William Beale’s Communnity Award Acceptance Speech
First, I thank all the good people here for doing the hard work of organizing this wonderfully encouraging conference – Pat Murphy, Faith Morgan, Susan Jennings and every contributor. And of course, Arthur Morgan himself, whose vision and initiative started up the whole process when few were giving these hugely important problems much thought at all.
I myself, and I am sure many here, have benefitted greatly from attendance at Community Solutions meetings here and elsewhere. Many thanks to for all that hard work to get them all together. And never doubt that your hard work has been worth all that work. It has been enormously beneficial to one and all.
As to the award itself, I, like many others in my situation, confess to a little twinge of guilt in receiving an award which I am quite sure, that there are here present those have earned better than I. After all, I have been fairly well acquainted with this guy Beale for a while, and I know he is hardly any paragon of anything.
But now to the most valuable component of any such award- a chance to say a few words to the young people – the ones who will determine the way that the present is turned into the future.
Young folks, the job is all yours, you have got it. And it’s a hell of a get you got.
Your problem is far more difficult than the classic crises of the past; I remember well the British. Facing a victorious, deadly foe poised to jump at them across a narrow channel, the Americans whacked at Pearl Harbor, had to act fast and effectively, and they did. Those were single immediate obvious dangers requiring instant collective reaction, and the leaders used the circumstances to convince their people to immediately do what was needed.
Your situation is far worse – a far wider and more deadly threat, and an insidious one, sneaking up on an unsuspecting majority still in a mood to just continue playing their happy games. “What, me worry?”
So, feeling guilty about my giving you such a mess, I wonder if I have anything to say that might help you in your gargantuan task. I think of two quotes that did in fact help me to start to think about beginning to do something. They might be useful to you as well.
The first was in a pleasant long conversation with economist Kenneth Boulding, one of my favorite people.

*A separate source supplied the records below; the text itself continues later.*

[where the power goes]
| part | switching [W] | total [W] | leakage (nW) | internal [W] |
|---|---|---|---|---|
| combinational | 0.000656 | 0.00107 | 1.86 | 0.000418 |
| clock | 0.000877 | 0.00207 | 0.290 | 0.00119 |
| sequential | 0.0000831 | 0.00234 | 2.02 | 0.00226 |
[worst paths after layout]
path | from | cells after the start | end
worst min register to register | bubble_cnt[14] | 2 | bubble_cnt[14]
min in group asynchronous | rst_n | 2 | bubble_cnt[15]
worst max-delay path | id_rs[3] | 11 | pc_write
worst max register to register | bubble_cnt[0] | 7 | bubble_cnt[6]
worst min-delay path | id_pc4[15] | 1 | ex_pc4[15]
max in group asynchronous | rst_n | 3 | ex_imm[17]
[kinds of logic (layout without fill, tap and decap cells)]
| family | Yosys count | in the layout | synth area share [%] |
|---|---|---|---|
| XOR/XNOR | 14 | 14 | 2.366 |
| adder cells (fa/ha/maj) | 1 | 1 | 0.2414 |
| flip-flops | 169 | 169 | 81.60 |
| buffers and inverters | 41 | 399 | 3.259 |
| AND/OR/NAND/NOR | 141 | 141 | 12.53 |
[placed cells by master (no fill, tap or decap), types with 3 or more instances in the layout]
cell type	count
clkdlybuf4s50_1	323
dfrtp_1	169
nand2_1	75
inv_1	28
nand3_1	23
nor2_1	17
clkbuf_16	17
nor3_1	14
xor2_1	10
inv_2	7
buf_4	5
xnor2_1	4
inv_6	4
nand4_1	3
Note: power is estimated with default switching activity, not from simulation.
==> src/rtl/serial_mag_comp_if.sv <==
// Operand/result handshake bundle for the bit-serial magnitude comparator.
// The master side supplies operands and consumes results; the slave is the comparator.
interface serial_mag_comp_if #(
    parameter int WIDTH = 8,
    parameter int CW    = $clog2(WIDTH + 1)
);
    logic             in_valid;
    logic             in_ready;
    logic [WIDTH-1:0] a;
    logic [WIDTH-1:0] b;
    logic             out_valid;
    logic             out_ready;
    logic             yg;
    logic             yl;
    logic             ye;
    logic             busy;
    logic [CW-1:0]    bit_cnt;

    modport master (
        output in_valid, a, b, out_ready,
        input  in_ready, out_valid, yg, yl, ye, busy, bit_cnt
    );

    modport slave (
        input  in_valid, a, b, out_ready,
        output in_ready, out_valid, yg, yl, ye, busy, bit_cnt
    );
endinterface
==> config.mk <==
export PLATFORM = sky130hd
export DESIGN_NAME = multicycle_control
export DESIGN_NICKNAME = d
export VERILOG_FILES = /design/src/rtl/mips_ctrl_pkg.sv /design/src/rtl/multicycle_control.sv
export SDC_FILE = /design/constraint.sdc
export NUM_CORES = 1
export LEC_CHECK = 0
export CAP_MARGIN = 20
export CORE_MARGIN = 2
export CORE_UTILIZATION = 33
export CTS_CLUSTER_DIAMETER = 120
export DETAILED_ROUTE_END_ITERATION = 6
export HOLD_SLACK_MARGIN = 0.1
export PLACE_DENSITY = 0.74
export SLEW_MARGIN = 20
export SYNTH_ARGS = -nofsm -noshare
export SYNTH_HDL_FRONTEND = slang
export SYNTH_SLANG_ARGS = --single-unit
==> constraint.sdc <==
create_clock -name clk -period 1.2 [get_ports clk]
set_input_delay 0.12 -clock clk [delete_from_list [all_inputs] [get_ports clk]]
set_output_delay 0.12 -clock clk [all_outputs]
set_load 0.02 [all_outputs]
$ cat src/rtl/mem_slot_arbiter.sv
// mem_slot_arbiter
// Sequences VLIW memory slots 3 and 4 of one issued bundle onto a single
// data-memory port. Slot 3 is always issued before slot 4. The pipeline is
// stalled until both slots finish, and then load results are presented for
// writeback for exactly one cycle (DONE).
//
// Ports
//   clk, rstn                        clock, async active-low reset
//   dec_mre3/4, dec_mwe3/4           slot load / store enables (both set = store)
//   daddr3/4, wdata3/4, dec_rd3/4    slot address, store data, load destination
//   arb_stall                        pipeline hold; bundle inputs stay frozen while high
//   mem_req/we/addr/wdata            request to the data memory (nonzero only in S3/S4)
//   mem_ack, mem_rdata               request accepted; load data valid with the ack
//   wb_rd3/4                         writeback destination in DONE, otherwise 0
//   wb_memdata3/4                    load results; they hold until the next DONE
module mem_slot_arbiter #(
    parameter int unsigned ADDR_W = 30,
    parameter int unsigned DATA_W = 32
) (
    input  logic              clk,
    input  logic              rstn,
    input  logic              dec_mre3,
    input  logic              dec_mwe3,
    input  logic              dec_mre4,
    input  logic              dec_mwe4,
    input  logic [ADDR_W-1:0] daddr3,
    input  logic [ADDR_W-1:0] daddr4,
    input  logic [DATA_W-1:0] wdata3,
    input  logic [DATA_W-1:0] wdata4,
    input  logic [6:0]        dec_rd3,
    input  logic [6:0]        dec_rd4,
    output logic              arb_stall,
    output logic              mem_req,
    output logic              mem_we,
    output logic [ADDR_W-1:0] mem_addr,
    output logic [DATA_W-1:0] mem_wdata,
    input  logic              mem_ack,
    input  logic [DATA_W-1:0] mem_rdata,
    output logic [6:0]        wb_rd3,
    output logic [6:0]        wb_rd4,
    output logic [DATA_W-1:0] wb_memdata3,
    output logic [DATA_W-1:0] wb_memdata4
);

    localparam int unsigned RD_W = 7;

    localparam logic [1:0] ST_IDLE = 2'd0;
    localparam logic [1:0] ST_S3   = 2'd1;
    localparam logic [1:0] ST_S4   = 2'd2;
    localparam logic [1:0] ST_DONE = 2'd3;

    logic [1:0]        state_q, state_d;

    // Latched bundle fields
    logic              act3_q, act3_d, act4_q, act4_d;
    logic              we3_q, we3_d, we4_q, we4_d;
    logic [ADDR_W-1:0] addr3_q, addr3_d, addr4_q, addr4_d;
    logic [DATA_W-1:0] wdat3_q, wdat3_d, wdat4_q, wdat4_d;
    logic [RD_W-1:0]   rd3_q, rd3_d, rd4_q, rd4_d;

    // Load results captured on ack, and the copies shown on the writeback port
    logic [DATA_W-1:0] res3_q, res3_d, res4_q, res4_d;
    logic [DATA_W-1:0] wbd3_q, wbd3_d, wbd4_q, wbd4_d;

    logic              act3_in, act4_in;

    assign act3_in = dec_mre3 | dec_mwe3;
    assign act4_in = dec_mre4 | dec_mwe4;

    // State and datapath registers
    always_ff @(posedge clk or negedge rstn) begin
        if (!rstn) begin
            state_q <= ST_IDLE;
            act3_q  <= 1'b0;
            act4_q  <= 1'b0;
            we3_q   <= 1'b0;
            we4_q   <= 1'b0;
            addr3_q <= '0;
            addr4_q <= '0;
            wdat3_q <= '0;
            wdat4_q <= '0;
            rd3_q   <= '0;
            rd4_q   <= '0;
            res3_q  <= '0;
            res4_q  <= '0;
            wbd3_q  <= '0;
            wbd4_q  <= '0;
        end else begin
            state_q <= state_d;
            act3_q  <= act3_d;
            act4_q  <= act4_d;
            we3_q   <= we3_d;
            we4_q   <= we4_d;
            addr3_q <= addr3_d;
            addr4_q <= addr4_d;
            wdat3_q <= wdat3_d;
            wdat4_q <= wdat4_d;
            rd3_q   <= rd3_d;
            rd4_q   <= rd4_d;
            res3_q  <= res3_d;
            res4_q  <= res4_d;
            wbd3_q  <= wbd3_d;
            wbd4_q  <= wbd4_d;
        end
    end

    // Next-state and output decode
    always_comb begin
        state_d   = state_q;
        act3_d    = act3_q;
        act4_d    = act4_q;
        we3_d     = we3_q;
        we4_d     = we4_q;
        addr3_d   = addr3_q;
        addr4_d   = addr4_q;
        wdat3_d   = wdat3_q;
        wdat4_d   = wdat4_q;
        rd3_d     = rd3_q;
        rd4_d     = rd4_q;
        res3_d    = res3_q;
        res4_d    = res4_q;
        wbd3_d    = wbd3_q;
        wbd4_d    = wbd4_q;
        arb_stall = 1'b0;
        mem_req   = 1'b0;
        mem_we    = 1'b0;
        mem_addr  = '0;
        mem_wdata = '0;
        wb_rd3    = '0;
        wb_rd4    = '0;

        case (state_q)
            ST_IDLE: begin
                if (act3_in || act4_in) begin
                    // The stall depends directly on the inputs in this state, so it is
                    // gated with rstn to keep it at 0 while reset is held.
                    arb_stall = rstn;
                    act3_d    = act3_in;
                    act4_d    = act4_in;
                    we3_d     = dec_mwe3;
                    we4_d     = dec_mwe4;
                    addr3_d   = daddr3;
                    addr4_d   = daddr4;
                    wdat3_d   = wdata3;
                    wdat4_d   = wdata4;
                    rd3_d     = dec_rd3;
                    rd4_d     = dec_rd4;
                    state_d   = act3_in ? ST_S3 : ST_S4;
                end
            end
            ST_S3: begin
                arb_stall = 1'b1;
                mem_req   = 1'b1;
                mem_we    = we3_q;
                mem_addr  = addr3_q;
                mem_wdata = wdat3_q;
                if (mem_ack) begin
                    if (!we3_q) begin
                        res3_d = mem_rdata;
                    end
                    state_d = act4_q ? ST_S4 : ST_DONE;
                end
            end
            ST_S4: begin
                arb_stall = 1'b1;
                mem_req   = 1'b1;
                mem_we    = we4_q;
                mem_addr  = addr4_q;
                mem_wdata = wdat4_q;
                if (mem_ack) begin
                    if (!we4_q) begin
                        res4_d = mem_rdata;
                    end
                    state_d = ST_DONE;
                end
            end
            ST_DONE: begin
                // Bundle inputs still show the finished bundle here, so they are not sampled.
                wb_rd3  = (act3_q && !we3_q) ? rd3_q : '0;
                wb_rd4  = (act4_q && !we4_q) ? rd4_q : '0;
                state_d = ST_IDLE;
            end
            default: begin
                state_d = ST_IDLE;
            end
        endcase

        // Writeback data changes only when DONE is entered and then holds.
        if (state_d == ST_DONE) begin
            wbd3_d = res3_d;
            wbd4_d = res4_d;
        end
    end

    assign wb_memdata3 = wbd3_q;
    assign wb_memdata4 = wbd4_q;

endmodule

We had met by accident at lunch during a Quaker conference many years ago.
He asked me what I did, and when I answered that I was an R&D engineer, he paused a second, and then said in his mild, humorous way, “Ah, yes, engineers – those who spend their lives trying to find the best ways to do things that should not be done at all.”
I was quite taken aback by this remark, but a moment’s reflection showed me how right he was, since – like most of my generation of engineers – I had spent my first decade working on nothing but weapons having the sole purpose of killing lots of people a long distance away.
Too bad.
The second quote came during one of those wide ranging bull sessions in grad school, wherein we were amusing each other with our various childhood interpretations of the concept of sin.
My recollection was typically primitive: “anything you might be tempted to do for fun.”
My rabbinical buddy then gave a definition from his tradition: “A sin is that which our grandchildren will regret that we did.”
This struck me very hard. Of course, it has to be right, since our grandchildren are in fact us once removed. When we harm them, we harm ourselves.
So, I end with the same advice to you that elders over the ages have urged on the young – do oood, and avoid sin.
And good luck with that little problem you inherited from me, the sinner.